*WHAT YOU SHOULD DO*. Every line of the material that holds "than" should be counted; give the number and nothing more.

*WORKING DATA*.

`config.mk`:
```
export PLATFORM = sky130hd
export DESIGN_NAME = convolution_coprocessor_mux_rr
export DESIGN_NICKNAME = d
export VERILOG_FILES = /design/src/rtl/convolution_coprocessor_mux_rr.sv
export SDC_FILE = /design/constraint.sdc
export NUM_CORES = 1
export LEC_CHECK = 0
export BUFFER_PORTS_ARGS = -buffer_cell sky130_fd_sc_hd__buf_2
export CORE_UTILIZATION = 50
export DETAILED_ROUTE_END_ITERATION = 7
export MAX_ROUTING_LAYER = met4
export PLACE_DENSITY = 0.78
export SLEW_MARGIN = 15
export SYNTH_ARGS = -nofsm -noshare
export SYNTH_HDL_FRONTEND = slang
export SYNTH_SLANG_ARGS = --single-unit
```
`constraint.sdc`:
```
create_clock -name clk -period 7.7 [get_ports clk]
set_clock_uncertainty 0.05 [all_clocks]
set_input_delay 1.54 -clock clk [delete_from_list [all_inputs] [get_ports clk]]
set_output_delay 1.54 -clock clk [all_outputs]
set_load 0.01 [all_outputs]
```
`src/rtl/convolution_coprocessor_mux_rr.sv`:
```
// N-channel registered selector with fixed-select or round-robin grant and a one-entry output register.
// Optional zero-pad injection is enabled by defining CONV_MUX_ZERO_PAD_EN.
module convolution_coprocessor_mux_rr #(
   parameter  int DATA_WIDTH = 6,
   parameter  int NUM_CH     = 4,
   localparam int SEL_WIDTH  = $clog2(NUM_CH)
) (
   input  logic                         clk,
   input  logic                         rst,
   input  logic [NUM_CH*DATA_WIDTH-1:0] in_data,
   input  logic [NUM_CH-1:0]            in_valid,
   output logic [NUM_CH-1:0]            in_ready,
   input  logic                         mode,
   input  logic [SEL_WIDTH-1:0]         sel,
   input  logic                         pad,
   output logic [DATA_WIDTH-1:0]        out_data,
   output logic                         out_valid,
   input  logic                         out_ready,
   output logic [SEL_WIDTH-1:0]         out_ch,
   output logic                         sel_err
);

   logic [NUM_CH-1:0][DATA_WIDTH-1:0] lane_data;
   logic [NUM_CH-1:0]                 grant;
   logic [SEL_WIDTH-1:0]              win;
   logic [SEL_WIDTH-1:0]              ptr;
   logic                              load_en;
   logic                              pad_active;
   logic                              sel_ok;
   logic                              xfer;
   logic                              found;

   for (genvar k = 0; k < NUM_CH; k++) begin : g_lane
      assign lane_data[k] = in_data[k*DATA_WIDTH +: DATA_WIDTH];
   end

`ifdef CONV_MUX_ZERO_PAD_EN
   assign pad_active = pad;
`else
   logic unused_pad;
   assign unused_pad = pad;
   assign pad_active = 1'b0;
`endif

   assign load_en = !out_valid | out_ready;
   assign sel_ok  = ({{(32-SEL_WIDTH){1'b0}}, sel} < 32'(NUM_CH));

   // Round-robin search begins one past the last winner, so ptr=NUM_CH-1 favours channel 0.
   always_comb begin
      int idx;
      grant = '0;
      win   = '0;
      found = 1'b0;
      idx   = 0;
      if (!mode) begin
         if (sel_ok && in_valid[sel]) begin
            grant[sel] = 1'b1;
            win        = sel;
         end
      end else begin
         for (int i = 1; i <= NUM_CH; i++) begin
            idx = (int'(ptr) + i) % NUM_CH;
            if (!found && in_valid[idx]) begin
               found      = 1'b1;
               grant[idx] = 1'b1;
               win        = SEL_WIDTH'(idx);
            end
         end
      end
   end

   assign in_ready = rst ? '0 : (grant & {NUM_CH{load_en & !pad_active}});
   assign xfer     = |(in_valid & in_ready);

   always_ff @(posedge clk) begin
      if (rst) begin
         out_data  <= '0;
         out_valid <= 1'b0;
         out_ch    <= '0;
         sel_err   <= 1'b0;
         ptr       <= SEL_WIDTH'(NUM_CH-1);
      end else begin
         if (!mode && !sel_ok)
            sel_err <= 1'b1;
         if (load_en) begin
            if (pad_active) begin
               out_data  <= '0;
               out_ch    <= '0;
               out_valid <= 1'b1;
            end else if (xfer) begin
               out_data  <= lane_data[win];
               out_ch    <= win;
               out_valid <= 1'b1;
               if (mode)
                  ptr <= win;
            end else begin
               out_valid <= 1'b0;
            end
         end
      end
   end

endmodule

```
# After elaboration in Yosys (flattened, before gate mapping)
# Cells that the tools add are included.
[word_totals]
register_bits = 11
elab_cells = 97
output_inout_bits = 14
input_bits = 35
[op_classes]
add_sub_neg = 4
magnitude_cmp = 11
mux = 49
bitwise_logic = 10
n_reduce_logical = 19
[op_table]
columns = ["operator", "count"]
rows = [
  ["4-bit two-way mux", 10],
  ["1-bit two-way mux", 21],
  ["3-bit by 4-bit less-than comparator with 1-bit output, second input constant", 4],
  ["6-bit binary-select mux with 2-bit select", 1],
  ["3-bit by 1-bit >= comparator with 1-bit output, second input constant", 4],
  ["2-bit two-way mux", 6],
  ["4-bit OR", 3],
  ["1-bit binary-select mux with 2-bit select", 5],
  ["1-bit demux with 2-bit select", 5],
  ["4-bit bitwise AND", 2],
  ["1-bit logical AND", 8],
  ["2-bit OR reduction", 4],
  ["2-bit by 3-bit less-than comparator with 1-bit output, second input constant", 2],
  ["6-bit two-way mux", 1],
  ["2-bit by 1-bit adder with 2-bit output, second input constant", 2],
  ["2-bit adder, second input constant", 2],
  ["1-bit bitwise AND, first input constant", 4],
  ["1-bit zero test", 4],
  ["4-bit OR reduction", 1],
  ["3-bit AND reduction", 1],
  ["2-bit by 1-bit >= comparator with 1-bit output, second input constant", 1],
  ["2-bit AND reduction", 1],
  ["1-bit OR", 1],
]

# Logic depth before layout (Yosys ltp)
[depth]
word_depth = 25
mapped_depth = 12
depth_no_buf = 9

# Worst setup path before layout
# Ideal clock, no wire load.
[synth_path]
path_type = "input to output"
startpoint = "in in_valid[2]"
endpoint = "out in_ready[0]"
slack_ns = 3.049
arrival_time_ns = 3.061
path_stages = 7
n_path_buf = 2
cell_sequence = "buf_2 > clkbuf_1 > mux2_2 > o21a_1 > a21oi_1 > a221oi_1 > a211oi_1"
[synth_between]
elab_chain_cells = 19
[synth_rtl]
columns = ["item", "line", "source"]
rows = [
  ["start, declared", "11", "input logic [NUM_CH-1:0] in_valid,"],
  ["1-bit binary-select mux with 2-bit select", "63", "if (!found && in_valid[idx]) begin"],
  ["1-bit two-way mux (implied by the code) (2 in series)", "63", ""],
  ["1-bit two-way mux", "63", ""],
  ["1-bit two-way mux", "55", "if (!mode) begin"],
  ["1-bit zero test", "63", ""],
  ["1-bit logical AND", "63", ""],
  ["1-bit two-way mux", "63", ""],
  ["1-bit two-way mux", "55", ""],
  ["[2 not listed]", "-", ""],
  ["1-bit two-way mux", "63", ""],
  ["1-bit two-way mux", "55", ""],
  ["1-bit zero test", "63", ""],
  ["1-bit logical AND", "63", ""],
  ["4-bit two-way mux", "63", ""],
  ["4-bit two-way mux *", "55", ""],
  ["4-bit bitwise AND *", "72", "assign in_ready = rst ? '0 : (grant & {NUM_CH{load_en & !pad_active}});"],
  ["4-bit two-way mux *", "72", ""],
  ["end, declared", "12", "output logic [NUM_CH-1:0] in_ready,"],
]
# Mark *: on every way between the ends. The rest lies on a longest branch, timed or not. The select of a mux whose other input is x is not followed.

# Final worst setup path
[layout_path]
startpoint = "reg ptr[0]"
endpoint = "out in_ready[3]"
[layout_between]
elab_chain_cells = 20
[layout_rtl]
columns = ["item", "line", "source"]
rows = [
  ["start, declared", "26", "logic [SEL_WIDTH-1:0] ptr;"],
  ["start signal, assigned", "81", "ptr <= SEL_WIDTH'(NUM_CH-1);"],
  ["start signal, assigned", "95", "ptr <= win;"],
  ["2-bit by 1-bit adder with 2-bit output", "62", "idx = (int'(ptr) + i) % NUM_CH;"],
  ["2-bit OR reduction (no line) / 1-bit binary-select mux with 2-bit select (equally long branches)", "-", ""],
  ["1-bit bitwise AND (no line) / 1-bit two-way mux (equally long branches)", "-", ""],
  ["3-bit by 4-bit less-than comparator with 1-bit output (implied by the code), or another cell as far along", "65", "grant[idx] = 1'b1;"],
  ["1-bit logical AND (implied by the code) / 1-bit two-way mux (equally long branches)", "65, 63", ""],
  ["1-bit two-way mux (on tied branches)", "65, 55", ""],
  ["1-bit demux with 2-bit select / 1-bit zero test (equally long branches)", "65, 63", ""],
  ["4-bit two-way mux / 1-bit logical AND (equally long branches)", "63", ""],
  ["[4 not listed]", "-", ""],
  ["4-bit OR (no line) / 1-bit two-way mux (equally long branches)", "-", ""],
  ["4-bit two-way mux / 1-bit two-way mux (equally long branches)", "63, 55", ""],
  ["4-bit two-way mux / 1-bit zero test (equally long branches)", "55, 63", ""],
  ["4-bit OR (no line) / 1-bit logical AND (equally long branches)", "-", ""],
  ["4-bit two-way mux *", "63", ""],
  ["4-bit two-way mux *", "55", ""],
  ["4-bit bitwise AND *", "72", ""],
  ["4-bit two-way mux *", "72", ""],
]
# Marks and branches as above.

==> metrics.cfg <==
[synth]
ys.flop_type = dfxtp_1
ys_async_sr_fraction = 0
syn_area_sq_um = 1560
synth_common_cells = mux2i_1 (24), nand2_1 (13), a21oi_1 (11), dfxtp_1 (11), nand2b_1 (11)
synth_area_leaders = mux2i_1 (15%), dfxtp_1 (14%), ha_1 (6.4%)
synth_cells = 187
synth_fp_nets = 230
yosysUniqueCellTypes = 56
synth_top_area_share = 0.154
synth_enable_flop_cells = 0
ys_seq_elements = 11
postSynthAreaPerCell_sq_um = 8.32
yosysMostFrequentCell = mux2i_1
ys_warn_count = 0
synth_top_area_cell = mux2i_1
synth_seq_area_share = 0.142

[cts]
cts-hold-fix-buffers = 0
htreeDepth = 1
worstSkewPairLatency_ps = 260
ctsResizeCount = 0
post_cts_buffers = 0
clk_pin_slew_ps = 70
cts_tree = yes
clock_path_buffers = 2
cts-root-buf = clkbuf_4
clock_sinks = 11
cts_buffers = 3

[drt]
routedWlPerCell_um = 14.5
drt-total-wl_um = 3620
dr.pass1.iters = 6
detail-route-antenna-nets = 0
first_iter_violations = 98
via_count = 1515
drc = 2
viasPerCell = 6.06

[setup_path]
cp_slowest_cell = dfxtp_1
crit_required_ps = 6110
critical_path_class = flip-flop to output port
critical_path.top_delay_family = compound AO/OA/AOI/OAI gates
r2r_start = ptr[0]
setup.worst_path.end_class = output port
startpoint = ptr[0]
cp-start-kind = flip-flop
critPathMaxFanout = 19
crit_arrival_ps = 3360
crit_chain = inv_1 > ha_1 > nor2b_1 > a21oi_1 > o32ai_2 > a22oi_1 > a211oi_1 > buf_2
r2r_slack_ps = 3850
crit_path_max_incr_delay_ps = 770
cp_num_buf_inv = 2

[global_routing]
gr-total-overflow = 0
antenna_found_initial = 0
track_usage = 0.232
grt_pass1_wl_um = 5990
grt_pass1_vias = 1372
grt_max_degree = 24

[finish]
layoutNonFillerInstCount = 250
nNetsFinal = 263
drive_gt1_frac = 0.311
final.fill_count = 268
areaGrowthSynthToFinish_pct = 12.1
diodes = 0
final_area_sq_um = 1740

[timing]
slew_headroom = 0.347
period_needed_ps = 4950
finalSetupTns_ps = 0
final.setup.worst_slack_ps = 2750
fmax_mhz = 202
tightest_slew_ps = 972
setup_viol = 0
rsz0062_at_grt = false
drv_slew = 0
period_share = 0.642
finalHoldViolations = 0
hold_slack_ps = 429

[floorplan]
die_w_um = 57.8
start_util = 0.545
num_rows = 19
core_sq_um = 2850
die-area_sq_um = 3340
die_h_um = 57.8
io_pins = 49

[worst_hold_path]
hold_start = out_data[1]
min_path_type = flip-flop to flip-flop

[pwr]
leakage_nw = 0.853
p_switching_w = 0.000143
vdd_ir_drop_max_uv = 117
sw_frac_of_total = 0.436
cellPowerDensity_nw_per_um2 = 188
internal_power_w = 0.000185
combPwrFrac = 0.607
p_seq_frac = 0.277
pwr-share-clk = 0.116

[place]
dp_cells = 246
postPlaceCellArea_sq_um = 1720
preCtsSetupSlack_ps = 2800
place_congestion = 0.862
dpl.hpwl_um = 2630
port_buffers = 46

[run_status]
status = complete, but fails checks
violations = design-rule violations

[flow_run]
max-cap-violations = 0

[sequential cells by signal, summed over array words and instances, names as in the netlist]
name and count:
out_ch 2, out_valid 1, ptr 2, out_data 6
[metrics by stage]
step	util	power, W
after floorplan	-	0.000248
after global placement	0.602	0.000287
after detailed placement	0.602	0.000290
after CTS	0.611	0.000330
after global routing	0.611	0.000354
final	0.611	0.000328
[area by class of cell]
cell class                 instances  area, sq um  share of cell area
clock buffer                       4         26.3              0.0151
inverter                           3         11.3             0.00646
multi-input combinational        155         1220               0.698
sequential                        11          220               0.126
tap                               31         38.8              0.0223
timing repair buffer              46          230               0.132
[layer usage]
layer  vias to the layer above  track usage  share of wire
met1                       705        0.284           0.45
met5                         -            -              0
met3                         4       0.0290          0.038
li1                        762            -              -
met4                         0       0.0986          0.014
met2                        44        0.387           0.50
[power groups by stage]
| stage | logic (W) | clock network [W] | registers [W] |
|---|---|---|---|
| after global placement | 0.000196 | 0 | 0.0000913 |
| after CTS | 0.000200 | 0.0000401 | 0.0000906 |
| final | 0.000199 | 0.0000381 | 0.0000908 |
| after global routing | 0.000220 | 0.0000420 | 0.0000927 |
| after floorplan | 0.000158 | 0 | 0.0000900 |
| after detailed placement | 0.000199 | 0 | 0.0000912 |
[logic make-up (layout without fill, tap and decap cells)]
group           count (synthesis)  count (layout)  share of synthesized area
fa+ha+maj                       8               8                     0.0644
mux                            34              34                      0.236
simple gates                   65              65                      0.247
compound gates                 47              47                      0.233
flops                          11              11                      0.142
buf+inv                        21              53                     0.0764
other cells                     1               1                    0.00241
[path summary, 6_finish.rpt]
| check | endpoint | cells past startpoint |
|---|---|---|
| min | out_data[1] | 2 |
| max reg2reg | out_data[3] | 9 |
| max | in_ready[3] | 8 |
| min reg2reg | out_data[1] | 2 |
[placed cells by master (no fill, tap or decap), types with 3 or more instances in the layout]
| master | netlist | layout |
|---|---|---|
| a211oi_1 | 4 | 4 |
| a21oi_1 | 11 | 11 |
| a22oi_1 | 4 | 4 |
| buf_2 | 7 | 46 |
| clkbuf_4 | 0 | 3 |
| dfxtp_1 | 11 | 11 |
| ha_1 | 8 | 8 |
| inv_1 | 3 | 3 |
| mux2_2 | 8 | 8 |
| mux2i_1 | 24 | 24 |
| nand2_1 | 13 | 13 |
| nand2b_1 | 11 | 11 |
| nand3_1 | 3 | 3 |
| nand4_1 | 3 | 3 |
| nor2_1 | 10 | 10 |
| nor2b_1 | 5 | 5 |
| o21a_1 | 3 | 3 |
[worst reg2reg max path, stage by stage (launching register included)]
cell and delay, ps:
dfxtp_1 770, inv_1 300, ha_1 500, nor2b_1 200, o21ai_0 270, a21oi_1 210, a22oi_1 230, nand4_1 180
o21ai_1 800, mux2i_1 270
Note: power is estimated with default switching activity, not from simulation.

*WRITTEN RESPONSE*. 3